Exercise materials
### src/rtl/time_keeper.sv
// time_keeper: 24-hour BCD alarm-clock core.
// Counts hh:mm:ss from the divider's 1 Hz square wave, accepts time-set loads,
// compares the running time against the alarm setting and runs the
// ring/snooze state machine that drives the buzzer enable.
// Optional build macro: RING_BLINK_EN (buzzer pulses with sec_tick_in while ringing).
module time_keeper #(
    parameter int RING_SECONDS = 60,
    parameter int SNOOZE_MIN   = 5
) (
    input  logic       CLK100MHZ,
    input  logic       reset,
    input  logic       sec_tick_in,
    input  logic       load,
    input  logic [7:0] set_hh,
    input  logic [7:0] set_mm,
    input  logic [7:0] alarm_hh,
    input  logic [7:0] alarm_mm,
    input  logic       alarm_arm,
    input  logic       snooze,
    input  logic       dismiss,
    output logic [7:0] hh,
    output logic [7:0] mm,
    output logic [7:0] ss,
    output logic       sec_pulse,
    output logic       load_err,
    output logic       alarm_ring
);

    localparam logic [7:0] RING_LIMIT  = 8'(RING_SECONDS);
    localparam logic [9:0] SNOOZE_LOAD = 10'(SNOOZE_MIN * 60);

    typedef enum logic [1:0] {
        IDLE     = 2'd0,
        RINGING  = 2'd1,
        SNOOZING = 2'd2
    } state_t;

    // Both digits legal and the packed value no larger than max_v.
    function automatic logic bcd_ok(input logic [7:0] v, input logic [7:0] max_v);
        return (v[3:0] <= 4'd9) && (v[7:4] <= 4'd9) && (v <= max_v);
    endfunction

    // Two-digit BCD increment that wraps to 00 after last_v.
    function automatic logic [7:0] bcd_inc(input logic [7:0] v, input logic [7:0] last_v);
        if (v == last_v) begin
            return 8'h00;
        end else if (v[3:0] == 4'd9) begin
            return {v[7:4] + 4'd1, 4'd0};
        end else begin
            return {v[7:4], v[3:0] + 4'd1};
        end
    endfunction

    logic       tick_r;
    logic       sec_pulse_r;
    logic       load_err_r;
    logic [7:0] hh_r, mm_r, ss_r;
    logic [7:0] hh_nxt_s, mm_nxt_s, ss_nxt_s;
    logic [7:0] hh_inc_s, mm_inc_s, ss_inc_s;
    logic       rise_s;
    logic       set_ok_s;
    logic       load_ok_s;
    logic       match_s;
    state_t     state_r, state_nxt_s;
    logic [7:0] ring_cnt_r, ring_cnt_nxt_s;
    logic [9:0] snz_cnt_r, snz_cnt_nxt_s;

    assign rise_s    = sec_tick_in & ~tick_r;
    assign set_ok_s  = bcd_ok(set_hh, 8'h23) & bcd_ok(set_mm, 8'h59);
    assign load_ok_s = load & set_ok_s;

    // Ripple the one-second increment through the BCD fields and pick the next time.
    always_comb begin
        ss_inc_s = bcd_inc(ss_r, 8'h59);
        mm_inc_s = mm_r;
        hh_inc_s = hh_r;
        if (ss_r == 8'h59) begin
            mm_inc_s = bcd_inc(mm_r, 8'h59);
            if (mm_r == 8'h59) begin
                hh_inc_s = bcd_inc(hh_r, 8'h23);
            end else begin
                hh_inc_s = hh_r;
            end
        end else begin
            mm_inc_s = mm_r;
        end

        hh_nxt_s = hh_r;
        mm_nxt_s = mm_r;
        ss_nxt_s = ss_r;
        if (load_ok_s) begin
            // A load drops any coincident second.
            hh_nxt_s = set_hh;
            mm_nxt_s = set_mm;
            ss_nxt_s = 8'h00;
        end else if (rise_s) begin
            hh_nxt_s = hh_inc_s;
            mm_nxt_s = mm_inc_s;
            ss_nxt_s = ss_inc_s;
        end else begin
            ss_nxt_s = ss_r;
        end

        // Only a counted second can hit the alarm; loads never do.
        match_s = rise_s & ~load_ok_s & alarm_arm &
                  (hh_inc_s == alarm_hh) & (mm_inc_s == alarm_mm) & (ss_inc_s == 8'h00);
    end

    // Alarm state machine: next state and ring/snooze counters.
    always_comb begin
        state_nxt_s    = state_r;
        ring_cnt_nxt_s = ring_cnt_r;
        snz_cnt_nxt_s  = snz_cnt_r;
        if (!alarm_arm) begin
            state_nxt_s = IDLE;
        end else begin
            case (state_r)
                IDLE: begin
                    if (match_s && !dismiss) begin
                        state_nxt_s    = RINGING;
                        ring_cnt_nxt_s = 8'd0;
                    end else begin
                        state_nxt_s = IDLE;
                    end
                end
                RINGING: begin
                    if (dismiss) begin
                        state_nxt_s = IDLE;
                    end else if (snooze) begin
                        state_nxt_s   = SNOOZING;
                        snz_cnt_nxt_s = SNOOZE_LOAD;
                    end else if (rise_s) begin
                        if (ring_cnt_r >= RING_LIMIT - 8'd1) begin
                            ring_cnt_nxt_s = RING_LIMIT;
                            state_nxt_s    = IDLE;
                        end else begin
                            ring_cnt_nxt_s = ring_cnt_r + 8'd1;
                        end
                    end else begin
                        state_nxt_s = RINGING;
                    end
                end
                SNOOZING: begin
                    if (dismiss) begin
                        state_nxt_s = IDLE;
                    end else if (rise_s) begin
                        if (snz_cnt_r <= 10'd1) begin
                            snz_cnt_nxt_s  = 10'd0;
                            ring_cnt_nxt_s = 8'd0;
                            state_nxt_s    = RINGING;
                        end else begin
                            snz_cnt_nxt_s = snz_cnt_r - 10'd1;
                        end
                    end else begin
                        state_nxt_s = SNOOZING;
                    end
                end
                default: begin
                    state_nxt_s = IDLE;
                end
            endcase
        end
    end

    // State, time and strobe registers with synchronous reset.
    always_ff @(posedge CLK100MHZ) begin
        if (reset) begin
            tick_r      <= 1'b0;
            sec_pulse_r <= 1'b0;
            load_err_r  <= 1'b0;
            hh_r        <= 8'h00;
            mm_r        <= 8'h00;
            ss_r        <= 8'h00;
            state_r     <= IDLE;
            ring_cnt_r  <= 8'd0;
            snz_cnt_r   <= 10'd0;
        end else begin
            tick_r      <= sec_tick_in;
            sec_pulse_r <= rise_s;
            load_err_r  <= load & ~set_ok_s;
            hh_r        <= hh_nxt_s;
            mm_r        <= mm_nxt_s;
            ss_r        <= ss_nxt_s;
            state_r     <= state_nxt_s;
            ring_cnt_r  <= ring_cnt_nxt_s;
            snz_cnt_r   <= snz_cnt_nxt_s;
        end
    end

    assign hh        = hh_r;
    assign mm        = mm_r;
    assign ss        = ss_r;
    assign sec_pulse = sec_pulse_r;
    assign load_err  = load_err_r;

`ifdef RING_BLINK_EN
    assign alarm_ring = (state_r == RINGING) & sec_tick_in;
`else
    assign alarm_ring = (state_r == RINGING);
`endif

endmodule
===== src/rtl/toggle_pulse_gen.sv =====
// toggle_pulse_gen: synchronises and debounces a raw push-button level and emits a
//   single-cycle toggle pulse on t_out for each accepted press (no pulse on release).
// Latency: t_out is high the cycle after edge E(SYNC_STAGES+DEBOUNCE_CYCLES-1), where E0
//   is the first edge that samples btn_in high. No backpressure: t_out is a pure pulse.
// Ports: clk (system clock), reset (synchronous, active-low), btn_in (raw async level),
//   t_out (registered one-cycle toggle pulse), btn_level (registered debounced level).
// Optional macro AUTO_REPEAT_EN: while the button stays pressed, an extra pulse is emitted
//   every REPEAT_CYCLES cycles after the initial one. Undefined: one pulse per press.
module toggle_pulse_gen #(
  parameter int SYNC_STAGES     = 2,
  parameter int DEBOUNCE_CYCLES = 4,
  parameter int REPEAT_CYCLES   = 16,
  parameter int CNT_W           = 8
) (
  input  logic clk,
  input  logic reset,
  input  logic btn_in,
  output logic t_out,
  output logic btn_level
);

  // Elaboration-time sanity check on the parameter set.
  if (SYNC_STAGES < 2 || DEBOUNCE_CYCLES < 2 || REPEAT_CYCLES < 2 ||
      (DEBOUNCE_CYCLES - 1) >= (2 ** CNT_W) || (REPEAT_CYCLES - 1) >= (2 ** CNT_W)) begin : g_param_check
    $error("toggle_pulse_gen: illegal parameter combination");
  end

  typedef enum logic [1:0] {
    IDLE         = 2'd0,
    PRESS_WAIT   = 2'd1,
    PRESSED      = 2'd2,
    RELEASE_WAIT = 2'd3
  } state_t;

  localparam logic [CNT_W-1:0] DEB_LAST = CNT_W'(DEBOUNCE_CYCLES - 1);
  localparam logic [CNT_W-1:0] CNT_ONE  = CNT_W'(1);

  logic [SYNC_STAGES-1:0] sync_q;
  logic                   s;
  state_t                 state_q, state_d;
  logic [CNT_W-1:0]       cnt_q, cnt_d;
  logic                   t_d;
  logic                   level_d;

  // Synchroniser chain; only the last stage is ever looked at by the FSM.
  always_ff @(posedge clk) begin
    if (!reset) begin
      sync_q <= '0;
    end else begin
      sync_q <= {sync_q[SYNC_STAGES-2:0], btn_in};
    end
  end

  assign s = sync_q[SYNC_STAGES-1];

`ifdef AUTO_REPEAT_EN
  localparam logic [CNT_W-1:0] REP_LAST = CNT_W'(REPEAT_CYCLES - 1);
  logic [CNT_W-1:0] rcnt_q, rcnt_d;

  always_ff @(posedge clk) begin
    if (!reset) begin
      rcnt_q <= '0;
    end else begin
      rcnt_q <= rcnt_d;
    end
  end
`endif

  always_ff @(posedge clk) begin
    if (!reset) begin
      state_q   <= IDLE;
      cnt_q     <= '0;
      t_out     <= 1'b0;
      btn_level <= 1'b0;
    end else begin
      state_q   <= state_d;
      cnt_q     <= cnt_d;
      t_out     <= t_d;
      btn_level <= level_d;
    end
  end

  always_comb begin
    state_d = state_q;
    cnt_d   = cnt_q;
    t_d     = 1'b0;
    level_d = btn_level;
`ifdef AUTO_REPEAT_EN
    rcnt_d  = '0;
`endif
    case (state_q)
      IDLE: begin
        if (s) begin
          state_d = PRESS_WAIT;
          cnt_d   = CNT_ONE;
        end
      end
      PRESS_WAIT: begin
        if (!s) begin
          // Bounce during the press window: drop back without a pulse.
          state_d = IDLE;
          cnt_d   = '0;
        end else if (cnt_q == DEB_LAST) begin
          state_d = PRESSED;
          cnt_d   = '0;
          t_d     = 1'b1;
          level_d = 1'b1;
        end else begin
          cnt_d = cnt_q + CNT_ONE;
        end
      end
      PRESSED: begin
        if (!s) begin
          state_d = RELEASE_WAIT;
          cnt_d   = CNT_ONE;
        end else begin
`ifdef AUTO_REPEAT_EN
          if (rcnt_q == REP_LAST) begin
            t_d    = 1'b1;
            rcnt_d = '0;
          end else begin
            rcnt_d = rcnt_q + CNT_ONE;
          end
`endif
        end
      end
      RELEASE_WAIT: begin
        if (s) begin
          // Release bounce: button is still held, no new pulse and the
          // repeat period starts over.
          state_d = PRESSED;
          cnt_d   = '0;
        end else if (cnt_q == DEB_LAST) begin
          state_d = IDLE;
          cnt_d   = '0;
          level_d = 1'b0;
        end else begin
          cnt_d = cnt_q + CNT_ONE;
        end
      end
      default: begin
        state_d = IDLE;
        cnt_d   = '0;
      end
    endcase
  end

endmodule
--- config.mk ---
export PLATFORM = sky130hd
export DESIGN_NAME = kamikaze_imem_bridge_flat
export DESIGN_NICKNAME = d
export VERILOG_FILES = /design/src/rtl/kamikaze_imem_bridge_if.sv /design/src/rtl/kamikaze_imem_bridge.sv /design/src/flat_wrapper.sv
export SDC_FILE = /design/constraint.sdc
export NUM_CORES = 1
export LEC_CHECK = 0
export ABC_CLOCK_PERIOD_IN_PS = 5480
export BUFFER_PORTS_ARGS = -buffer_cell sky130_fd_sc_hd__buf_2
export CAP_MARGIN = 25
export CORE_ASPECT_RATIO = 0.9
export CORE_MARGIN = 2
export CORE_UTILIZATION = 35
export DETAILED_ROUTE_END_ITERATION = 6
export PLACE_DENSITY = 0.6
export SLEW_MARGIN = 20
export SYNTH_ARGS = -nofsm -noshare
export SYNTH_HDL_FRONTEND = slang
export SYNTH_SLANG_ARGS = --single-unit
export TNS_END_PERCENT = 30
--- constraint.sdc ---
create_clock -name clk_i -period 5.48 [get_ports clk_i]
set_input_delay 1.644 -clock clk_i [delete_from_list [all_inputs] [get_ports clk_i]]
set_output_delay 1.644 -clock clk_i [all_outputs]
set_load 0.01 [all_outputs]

Work task
Looking at the entries above, count each line in which the word "high" occurs, then give the total and nothing further.

Solution for this exercise
2